Grace is a curious blend of two seemingly opposite qualities. She is a strong and forceful woman because she has endured the early death of her husband and raising three children on her own. On the other hand, she is also very naïve. She believes and looks for the best in others. That’s the only way she could have been an effective teacher. But she is often disappointed, and usually ends up in a bad situation because of this second quality. Much of the humor in my series comes from Grace’s encounters with former students in her town. The reader gets to hear what Grace remembers about their crazy adolescent years.
[Ever wonder what your former teachers think about when they encounter you?]
What was the best piece of writing advice you ever received and why was it so valuable?
Most recently, someone told me to go to Malice Domestic. (I’d already had the good advice to join SinC and the Guppies group [Ed. note: Sisters in Crime and a chapter of SinC].) I really enjoyed MD, met a lot of authors I admire, learned a great deal about the business of writing, interviewed the wonderful Hallie Ephron [that interview will appear in the July newsletter, First Draft], and I plan to go again. This was great advice, and it came from my freelance editor, Lourdes Venard.

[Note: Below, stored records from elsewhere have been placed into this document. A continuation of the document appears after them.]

`src/rtl/instr_encode_loader.sv`:
```
// Instruction encode loader: takes decoded RV32I fields over valid/ready,
// assembles the 32-bit word and writes it to consecutive imem word addresses.
module instr_encode_loader #(
  parameter logic [31:0] BASE_ADDR = 32'h0000_0000,
  parameter int unsigned MAX_WORDS = 256
) (
  input  logic        clk,
  input  logic        reset,
  input  logic        start,
  input  logic        in_valid,
  output logic        in_ready,
  input  logic        in_last,
  input  logic [2:0]  fmt,
  input  logic [6:0]  op,
  input  logic [2:0]  funct3,
  input  logic        funct7b5,
  input  logic [4:0]  rd,
  input  logic [4:0]  rs1,
  input  logic [4:0]  rs2,
  input  logic [31:0] imm,
  output logic        imem_we,
  output logic [31:0] imem_addr,
  output logic [31:0] imem_wdata,
  output logic        busy,
  output logic        done,
  output logic [15:0] count,
  output logic        err,
  output logic        full
);

  typedef enum logic [2:0] {
    S_IDLE,
    S_ACCEPT,
    S_ENCODE,
    S_WRITE,
    S_DONE
  } state_t;

  localparam logic [2:0]  FMT_R = 3'd0;
  localparam logic [2:0]  FMT_I = 3'd1;
  localparam logic [2:0]  FMT_S = 3'd2;
  localparam logic [2:0]  FMT_B = 3'd3;
  localparam logic [2:0]  FMT_U = 3'd4;
  localparam logic [2:0]  FMT_J = 3'd5;
  localparam logic [6:0]  OP_IMM = 7'b0010011;
  localparam logic [15:0] MAX_CNT = 16'(MAX_WORDS);

  state_t      state_q, state_d;
  logic [2:0]  fmt_q, fmt_d;
  logic [6:0]  op_q, op_d;
  logic [2:0]  funct3_q, funct3_d;
  logic        funct7b5_q, funct7b5_d;
  logic [4:0]  rd_q, rd_d;
  logic [4:0]  rs1_q, rs1_d;
  logic [4:0]  rs2_q, rs2_d;
  logic [31:0] imm_q, imm_d;
  logic        last_q, last_d;
  logic        ok_q, ok_d;
  logic [31:0] wdata_q, wdata_d;
  logic [31:0] addr_q, addr_d;
  logic [15:0] count_q, count_d;
  logic        err_q, err_d;
  logic        full_q, full_d;

  logic        is_shift;
  logic        fits12;
  logic        fits13;
  logic        fits21;
  logic        enc_legal;
  logic [31:0] enc_word;
  logic [15:0] count_inc;
  logic        hit_max;

  // Sign-fit tests: every bit above the field's sign bit must equal it.
  assign fits12   = (&imm_q[31:11]) | ~(|imm_q[31:11]);
  assign fits13   = (&imm_q[31:12]) | ~(|imm_q[31:12]);
  assign fits21   = (&imm_q[31:20]) | ~(|imm_q[31:20]);
  assign is_shift = (fmt_q == FMT_I) && (op_q == OP_IMM) &&
                    ((funct3_q == 3'b001) || (funct3_q == 3'b101));

  always_comb begin
    enc_word  = 32'h0;
    enc_legal = 1'b0;
    case (fmt_q)
      FMT_R: begin
        enc_word  = {1'b0, funct7b5_q, 5'b00000, rs2_q, rs1_q, funct3_q, rd_q, op_q};
        enc_legal = 1'b1;
      end
      FMT_I: begin
        if (is_shift) begin
          enc_word  = {1'b0, funct7b5_q, 5'b00000, imm_q[4:0], rs1_q, funct3_q, rd_q, op_q};
          enc_legal = ~(|imm_q[31:5]);
        end else begin
          enc_word  = {imm_q[11:0], rs1_q, funct3_q, rd_q, op_q};
          enc_legal = fits12;
        end
      end
      FMT_S: begin
        enc_word  = {imm_q[11:5], rs2_q, rs1_q, funct3_q, imm_q[4:0], op_q};
        enc_legal = fits12;
      end
      FMT_B: begin
        enc_word  = {imm_q[12], imm_q[10:5], rs2_q, rs1_q, funct3_q,
                     imm_q[4:1], imm_q[11], op_q};
        enc_legal = fits13 & ~imm_q[0];
      end
      FMT_U: begin
        enc_word  = {imm_q[31:12], rd_q, op_q};
        enc_legal = ~(|imm_q[11:0]);
      end
      FMT_J: begin
        enc_word  = {imm_q[20], imm_q[10:1], imm_q[11], imm_q[19:12], rd_q, op_q};
        enc_legal = fits21 & ~imm_q[0];
      end
      default: begin
        enc_word  = 32'h0;
        enc_legal = 1'b0;
      end
    endcase
  end

  // Count after the current WRITE cycle; decides whether the region is full.
  assign count_inc = count_q + {15'd0, ok_q};
  assign hit_max   = (count_inc == MAX_CNT);

  always_comb begin
    state_d    = state_q;
    fmt_d      = fmt_q;
    op_d       = op_q;
    funct3_d   = funct3_q;
    funct7b5_d = funct7b5_q;
    rd_d       = rd_q;
    rs1_d      = rs1_q;
    rs2_d      = rs2_q;
    imm_d      = imm_q;
    last_d     = last_q;
    ok_d       = ok_q;
    wdata_d    = wdata_q;
    addr_d     = addr_q;
    count_d    = count_q;
    err_d      = err_q;
    full_d     = full_q;
    case (state_q)
      S_IDLE: begin
        if (start) begin
          state_d = S_ACCEPT;
          addr_d  = BASE_ADDR;
          count_d = 16'd0;
          err_d   = 1'b0;
          full_d  = 1'b0;
        end
      end
      S_ACCEPT: begin
        if (in_valid) begin
          fmt_d      = fmt;
          op_d       = op;
          funct3_d   = funct3;
          funct7b5_d = funct7b5;
          rd_d       = rd;
          rs1_d      = rs1;
          rs2_d      = rs2;
          imm_d      = imm;
          last_d     = in_last;
          state_d    = S_ENCODE;
        end
      end
      S_ENCODE: begin
        ok_d    = enc_legal;
        if (enc_legal) begin
          wdata_d = enc_word;
        end
        state_d = S_WRITE;
      end
      S_WRITE: begin
        if (ok_q) begin
          addr_d  = addr_q + 32'd4;
          count_d = count_inc;
        end else begin
          err_d = 1'b1;
        end
        if (hit_max) begin
          full_d = 1'b1;
        end
        if (last_q || hit_max) begin
          state_d = S_DONE;
        end else begin
          state_d = S_ACCEPT;
        end
      end
      S_DONE: begin
        state_d = S_IDLE;
      end
      default: begin
        state_d = S_IDLE;
      end
    endcase
  end

  always_ff @(posedge clk) begin
    if (reset) begin
      state_q    <= S_IDLE;
      fmt_q      <= 3'd0;
      op_q       <= 7'd0;
      funct3_q   <= 3'd0;
      funct7b5_q <= 1'b0;
      rd_q       <= 5'd0;
      rs1_q      <= 5'd0;
      rs2_q      <= 5'd0;
      imm_q      <= 32'd0;
      last_q     <= 1'b0;
      ok_q       <= 1'b0;
      wdata_q    <= 32'd0;
      addr_q     <= BASE_ADDR;
      count_q    <= 16'd0;
      err_q      <= 1'b0;
      full_q     <= 1'b0;
    end else begin
      state_q    <= state_d;
      fmt_q      <= fmt_d;
      op_q       <= op_d;
      funct3_q   <= funct3_d;
      funct7b5_q <= funct7b5_d;
      rd_q       <= rd_d;
      rs1_q      <= rs1_d;
      rs2_q      <= rs2_d;
      imm_q      <= imm_d;
      last_q     <= last_d;
      ok_q       <= ok_d;
      wdata_q    <= wdata_d;
      addr_q     <= addr_d;
      count_q    <= count_d;
      err_q      <= err_d;
      full_q     <= full_d;
    end
  end

  // Strobe derives from state so a reset edge drops it immediately.
  assign in_ready   = (state_q == S_ACCEPT);
  assign imem_we    = (state_q == S_WRITE) && ok_q;
  assign imem_addr  = addr_q;
  assign imem_wdata = wdata_q;
  assign busy       = (state_q != S_IDLE);
  assign done       = (state_q == S_DONE);
  assign count      = count_q;
  assign err        = err_q;
  assign full       = full_q;

endmodule

```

For more information about Susan and her books, check out her website at www.susanvankirk.com, catch me on my Facebook Author’s Page https://www.facebook.com/SusanVanKirkAuthor, on GoodReads, Pinterest (The Endurance Mysteries), and on Twitter https://twitter.com/susan_vankirk
Here's a quick blurb for Three May Keep a Secret
Grace Kimball, recently retired teacher in the small town of Endurance, Illinois, is haunted by a dark, past event, an experience so terrifying she has never been able to put it behind her.
When shoddy journalist, Brenda Norris, is murdered in a suspicious fire, Grace is hired by the newspaper editor, Jeff Maitlin, to fill in for Brenda, researching the town’s history. Unfortunately, that past hides dark secrets. When yet a second murder occurs, Grace’s friend, T.J. Sweeney, a homicide detective, races against time to find a killer. Even Grace’s life will be threatened by her worst nightmare.
Against a backdrop of the town’s 175th founder’s celebration, Grace and Jeff find an undeniable attraction for each other. But can she trust this mystery man with no past?